The latest “Hack the Army” effort has awarded $275,000 in prizes and identified more than 145 security vulnerabilities.
Hack the Army 2.0 was a partnership between the Department of Defense (DoD), Defense Digital Service, and HackerOne. The program, which ran from Oct. 9 to Nov. 15 of last year, challenged 52 white hat hackers to attack more than 60 publicly accessible web assets. The hackers – who hailed from the United States, Canada, Romania, Portugal, the Netherlands, and Germany – identified 146 valid vulnerabilities in five weeks.
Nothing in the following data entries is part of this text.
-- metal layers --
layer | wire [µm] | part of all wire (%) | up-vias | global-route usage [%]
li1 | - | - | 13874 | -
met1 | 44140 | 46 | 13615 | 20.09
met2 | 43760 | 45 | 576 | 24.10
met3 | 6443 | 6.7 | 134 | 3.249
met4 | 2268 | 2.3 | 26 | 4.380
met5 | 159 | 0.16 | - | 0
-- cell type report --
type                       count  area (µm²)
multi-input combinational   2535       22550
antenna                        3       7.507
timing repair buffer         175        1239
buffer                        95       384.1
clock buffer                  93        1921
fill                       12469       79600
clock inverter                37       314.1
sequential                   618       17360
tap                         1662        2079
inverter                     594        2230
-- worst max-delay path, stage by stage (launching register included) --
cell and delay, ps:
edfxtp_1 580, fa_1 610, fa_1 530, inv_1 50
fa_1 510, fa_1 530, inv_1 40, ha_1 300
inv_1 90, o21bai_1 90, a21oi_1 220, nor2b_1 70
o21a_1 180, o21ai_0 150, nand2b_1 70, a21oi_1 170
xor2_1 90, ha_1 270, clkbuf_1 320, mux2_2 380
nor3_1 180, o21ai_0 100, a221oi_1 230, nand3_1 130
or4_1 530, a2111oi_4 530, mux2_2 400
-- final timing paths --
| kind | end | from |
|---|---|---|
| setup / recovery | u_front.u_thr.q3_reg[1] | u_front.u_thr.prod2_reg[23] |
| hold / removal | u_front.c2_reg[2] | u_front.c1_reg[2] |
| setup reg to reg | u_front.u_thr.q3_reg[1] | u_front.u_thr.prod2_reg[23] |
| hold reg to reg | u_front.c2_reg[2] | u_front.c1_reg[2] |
In total, the army awarded $275,000 in bounties, with the single largest bounty clocking in at $20,000.
“Participation from hackers is key in helping the Department of Defense boost its security practices beyond basic compliance checklists to get to real security,” said Alex Romero, digital service expert at DoD Defense Digital Service. “With each Hack the Army challenge, our team has strengthened its security posture.”
The military has increasingly turned to white hat hackers to help identify security vulnerabilities, with Hack the Army 2.0 being the ninth bug bounty initiative within the DoD. The DoD has also run Hack the Pentagon, Hack the Army, Hack the Air Force, Hack the Air Force 2.0, Hack the Defense Travel System, Hack the Air Force 3.0, and Hack the Marine Corps.
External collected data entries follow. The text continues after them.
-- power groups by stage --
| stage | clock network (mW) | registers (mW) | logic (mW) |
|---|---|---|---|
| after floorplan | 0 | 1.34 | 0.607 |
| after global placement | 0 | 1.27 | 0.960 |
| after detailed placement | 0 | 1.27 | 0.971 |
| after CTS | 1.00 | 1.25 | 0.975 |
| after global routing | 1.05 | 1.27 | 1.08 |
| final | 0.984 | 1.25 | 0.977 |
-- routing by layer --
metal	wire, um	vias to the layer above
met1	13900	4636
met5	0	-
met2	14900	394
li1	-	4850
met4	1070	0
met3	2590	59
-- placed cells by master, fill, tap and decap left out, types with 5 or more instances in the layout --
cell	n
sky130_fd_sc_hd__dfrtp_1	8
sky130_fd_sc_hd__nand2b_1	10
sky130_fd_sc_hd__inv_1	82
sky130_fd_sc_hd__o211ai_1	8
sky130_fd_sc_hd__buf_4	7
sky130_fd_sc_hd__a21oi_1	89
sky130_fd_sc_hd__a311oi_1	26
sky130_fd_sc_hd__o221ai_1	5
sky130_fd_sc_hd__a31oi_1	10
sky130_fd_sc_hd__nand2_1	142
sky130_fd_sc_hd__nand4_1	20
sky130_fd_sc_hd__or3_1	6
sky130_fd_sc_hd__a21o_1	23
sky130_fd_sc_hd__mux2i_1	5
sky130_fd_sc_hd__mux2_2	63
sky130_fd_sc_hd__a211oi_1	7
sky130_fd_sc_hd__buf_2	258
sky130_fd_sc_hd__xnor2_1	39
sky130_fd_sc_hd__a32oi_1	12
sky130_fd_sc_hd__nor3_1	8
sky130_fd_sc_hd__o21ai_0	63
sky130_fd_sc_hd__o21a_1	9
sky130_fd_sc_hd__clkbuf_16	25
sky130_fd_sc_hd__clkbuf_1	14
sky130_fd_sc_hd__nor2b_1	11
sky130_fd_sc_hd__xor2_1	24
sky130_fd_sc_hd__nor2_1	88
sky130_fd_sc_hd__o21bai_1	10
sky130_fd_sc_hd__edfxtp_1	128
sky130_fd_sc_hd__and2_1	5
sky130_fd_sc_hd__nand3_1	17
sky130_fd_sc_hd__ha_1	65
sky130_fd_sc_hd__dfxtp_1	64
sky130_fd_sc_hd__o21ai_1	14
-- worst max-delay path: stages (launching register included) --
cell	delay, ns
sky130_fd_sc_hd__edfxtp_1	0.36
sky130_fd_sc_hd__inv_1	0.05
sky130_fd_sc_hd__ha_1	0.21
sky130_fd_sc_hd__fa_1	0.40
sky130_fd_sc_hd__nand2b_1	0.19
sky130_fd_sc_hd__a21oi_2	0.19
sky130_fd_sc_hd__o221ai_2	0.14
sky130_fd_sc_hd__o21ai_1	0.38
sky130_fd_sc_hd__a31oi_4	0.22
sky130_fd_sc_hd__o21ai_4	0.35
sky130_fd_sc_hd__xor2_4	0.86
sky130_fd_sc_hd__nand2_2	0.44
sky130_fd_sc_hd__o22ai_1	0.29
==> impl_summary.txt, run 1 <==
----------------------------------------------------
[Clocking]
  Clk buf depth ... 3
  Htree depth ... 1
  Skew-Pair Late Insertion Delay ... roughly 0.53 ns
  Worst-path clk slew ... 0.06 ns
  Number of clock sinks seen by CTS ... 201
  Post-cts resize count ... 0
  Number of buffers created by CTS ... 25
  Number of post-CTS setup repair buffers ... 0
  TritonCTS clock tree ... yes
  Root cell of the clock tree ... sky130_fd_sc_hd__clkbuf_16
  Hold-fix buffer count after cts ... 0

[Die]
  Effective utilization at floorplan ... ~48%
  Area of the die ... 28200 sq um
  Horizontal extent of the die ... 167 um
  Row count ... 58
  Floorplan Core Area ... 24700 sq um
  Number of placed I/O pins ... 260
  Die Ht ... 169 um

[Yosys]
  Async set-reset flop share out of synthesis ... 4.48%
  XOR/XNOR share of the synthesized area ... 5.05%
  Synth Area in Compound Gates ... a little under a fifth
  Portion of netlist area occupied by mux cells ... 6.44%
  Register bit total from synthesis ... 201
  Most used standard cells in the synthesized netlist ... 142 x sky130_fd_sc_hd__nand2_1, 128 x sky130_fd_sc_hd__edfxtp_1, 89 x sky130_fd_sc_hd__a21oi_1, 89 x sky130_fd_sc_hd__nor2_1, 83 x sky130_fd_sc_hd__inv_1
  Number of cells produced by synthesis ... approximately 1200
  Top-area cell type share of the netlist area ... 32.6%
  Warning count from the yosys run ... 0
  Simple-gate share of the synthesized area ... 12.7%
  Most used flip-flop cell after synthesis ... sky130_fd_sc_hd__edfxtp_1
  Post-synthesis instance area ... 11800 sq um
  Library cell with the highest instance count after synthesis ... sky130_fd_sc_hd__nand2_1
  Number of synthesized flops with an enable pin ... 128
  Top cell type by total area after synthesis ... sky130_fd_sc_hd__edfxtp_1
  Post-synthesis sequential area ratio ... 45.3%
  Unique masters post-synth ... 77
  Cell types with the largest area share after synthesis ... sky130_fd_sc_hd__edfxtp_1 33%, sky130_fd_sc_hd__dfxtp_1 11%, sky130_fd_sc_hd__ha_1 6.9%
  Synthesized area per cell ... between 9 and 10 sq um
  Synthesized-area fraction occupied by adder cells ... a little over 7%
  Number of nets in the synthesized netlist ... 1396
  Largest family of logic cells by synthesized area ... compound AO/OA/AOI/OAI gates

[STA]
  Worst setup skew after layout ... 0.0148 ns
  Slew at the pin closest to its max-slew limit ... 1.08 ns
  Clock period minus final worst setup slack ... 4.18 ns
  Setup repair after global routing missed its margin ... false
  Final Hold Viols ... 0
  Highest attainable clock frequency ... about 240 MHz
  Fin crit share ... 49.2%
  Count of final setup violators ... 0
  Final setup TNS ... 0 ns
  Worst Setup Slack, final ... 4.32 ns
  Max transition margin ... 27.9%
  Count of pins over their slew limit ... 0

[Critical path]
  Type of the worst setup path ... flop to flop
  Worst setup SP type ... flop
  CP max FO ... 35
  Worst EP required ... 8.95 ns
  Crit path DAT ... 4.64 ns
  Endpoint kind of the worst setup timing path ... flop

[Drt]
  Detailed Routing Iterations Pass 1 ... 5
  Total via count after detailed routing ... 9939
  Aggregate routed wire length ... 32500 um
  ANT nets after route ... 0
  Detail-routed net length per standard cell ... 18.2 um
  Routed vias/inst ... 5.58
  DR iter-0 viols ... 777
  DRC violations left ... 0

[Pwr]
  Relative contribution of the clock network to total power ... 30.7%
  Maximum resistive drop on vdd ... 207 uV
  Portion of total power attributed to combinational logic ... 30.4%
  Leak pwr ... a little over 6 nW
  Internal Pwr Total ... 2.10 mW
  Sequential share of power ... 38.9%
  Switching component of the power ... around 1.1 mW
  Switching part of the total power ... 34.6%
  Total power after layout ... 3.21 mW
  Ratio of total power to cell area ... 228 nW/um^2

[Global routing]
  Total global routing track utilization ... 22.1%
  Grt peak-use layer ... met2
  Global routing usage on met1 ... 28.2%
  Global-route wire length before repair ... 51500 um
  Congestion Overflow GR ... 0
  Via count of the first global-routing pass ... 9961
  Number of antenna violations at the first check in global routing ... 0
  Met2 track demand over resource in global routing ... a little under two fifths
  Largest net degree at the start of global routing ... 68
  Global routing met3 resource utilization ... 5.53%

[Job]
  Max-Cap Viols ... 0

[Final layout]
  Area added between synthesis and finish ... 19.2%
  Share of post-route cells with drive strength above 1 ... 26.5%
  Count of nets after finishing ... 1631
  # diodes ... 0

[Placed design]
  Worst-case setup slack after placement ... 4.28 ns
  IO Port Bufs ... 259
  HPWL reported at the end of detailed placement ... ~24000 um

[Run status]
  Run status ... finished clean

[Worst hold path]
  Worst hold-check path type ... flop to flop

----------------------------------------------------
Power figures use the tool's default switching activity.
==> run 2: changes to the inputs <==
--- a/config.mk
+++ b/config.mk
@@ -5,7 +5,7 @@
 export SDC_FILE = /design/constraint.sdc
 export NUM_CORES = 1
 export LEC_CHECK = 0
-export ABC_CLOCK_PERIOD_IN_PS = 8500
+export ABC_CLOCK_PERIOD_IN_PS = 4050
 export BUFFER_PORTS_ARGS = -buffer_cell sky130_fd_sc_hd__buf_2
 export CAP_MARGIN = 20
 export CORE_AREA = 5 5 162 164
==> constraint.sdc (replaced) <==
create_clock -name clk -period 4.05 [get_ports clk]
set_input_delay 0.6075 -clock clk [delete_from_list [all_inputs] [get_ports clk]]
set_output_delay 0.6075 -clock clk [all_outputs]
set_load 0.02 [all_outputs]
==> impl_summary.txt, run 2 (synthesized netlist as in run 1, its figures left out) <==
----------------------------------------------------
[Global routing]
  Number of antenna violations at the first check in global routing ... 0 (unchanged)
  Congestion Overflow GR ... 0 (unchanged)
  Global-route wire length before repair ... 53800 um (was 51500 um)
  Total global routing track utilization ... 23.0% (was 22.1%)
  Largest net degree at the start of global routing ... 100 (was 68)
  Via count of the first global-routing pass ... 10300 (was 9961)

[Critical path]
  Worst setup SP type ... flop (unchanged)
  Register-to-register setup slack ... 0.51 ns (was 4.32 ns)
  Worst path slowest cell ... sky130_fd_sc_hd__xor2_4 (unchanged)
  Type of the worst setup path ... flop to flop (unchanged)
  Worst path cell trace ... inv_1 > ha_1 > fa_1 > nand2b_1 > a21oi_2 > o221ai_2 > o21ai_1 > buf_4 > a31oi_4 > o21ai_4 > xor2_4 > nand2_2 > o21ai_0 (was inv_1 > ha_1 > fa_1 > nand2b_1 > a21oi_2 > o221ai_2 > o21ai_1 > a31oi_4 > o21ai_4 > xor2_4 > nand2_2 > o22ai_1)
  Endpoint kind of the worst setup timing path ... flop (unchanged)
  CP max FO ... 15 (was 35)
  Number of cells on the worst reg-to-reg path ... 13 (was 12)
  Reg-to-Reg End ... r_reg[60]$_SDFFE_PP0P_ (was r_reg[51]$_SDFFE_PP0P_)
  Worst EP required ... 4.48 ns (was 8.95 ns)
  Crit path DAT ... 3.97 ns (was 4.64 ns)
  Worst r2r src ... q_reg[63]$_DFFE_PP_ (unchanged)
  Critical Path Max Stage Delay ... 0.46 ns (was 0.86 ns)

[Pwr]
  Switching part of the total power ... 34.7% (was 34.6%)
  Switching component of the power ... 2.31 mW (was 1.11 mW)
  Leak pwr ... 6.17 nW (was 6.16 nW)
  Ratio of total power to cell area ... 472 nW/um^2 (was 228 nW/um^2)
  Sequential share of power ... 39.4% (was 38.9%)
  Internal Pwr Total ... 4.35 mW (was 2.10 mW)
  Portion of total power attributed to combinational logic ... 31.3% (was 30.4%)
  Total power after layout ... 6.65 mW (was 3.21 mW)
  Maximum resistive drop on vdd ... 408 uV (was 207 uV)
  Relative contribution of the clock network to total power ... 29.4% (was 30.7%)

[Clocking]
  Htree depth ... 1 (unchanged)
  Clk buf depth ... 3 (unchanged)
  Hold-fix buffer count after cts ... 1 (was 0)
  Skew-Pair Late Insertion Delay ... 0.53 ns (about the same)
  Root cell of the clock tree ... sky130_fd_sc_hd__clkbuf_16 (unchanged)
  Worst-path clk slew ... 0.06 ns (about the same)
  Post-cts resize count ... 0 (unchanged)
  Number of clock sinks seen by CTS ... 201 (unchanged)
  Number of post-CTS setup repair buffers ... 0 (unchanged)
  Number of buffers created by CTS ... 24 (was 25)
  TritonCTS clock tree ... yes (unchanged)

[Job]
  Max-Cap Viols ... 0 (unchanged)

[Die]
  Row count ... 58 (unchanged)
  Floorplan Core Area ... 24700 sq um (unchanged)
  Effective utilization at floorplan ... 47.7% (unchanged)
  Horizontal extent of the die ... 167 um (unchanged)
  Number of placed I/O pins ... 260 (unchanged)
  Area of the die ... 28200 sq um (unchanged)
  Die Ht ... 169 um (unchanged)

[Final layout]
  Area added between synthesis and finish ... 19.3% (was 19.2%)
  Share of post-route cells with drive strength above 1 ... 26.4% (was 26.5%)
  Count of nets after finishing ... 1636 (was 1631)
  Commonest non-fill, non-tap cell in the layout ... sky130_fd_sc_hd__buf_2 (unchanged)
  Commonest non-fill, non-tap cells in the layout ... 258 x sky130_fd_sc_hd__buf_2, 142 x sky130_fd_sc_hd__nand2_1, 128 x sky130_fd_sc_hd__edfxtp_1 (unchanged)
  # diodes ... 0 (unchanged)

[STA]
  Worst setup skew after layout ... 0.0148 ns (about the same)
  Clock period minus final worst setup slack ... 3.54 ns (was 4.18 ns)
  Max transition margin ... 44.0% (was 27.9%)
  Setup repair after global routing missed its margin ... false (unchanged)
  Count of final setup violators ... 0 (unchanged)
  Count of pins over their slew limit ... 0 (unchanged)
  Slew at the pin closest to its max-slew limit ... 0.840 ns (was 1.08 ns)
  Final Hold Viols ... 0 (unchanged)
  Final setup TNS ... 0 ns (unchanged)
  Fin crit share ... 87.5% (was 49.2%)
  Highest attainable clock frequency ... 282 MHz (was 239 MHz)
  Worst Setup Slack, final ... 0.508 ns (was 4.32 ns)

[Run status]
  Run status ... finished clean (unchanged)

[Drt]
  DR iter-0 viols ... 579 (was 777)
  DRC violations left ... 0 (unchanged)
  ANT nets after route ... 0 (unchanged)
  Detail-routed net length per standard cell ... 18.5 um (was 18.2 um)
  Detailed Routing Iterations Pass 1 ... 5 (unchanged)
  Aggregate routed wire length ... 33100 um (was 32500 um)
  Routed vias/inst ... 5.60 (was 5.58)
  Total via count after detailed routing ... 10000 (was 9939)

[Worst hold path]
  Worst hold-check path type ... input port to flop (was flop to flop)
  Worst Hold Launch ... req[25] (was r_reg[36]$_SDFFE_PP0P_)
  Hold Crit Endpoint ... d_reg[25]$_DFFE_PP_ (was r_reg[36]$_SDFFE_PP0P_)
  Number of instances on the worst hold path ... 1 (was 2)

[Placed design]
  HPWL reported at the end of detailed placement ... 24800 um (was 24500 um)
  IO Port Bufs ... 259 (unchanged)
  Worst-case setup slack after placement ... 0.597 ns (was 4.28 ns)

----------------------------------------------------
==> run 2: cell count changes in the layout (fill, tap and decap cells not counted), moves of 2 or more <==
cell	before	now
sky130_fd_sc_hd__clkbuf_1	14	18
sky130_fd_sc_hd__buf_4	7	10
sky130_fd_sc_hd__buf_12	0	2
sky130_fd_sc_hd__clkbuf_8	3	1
Following Hack the Army 2.0, DoD hosted a panel discussion where the hackers shared their experiences in the program.
“The Department of Defense programs are some of my favorites to hack on, and Hack the Army 2.0 was one of the most rewarding,” said second-place winner @alyssa_herrera. “It is so exciting to know that the vulnerabilities I find go towards strengthening Army defenses to protect millions of people.”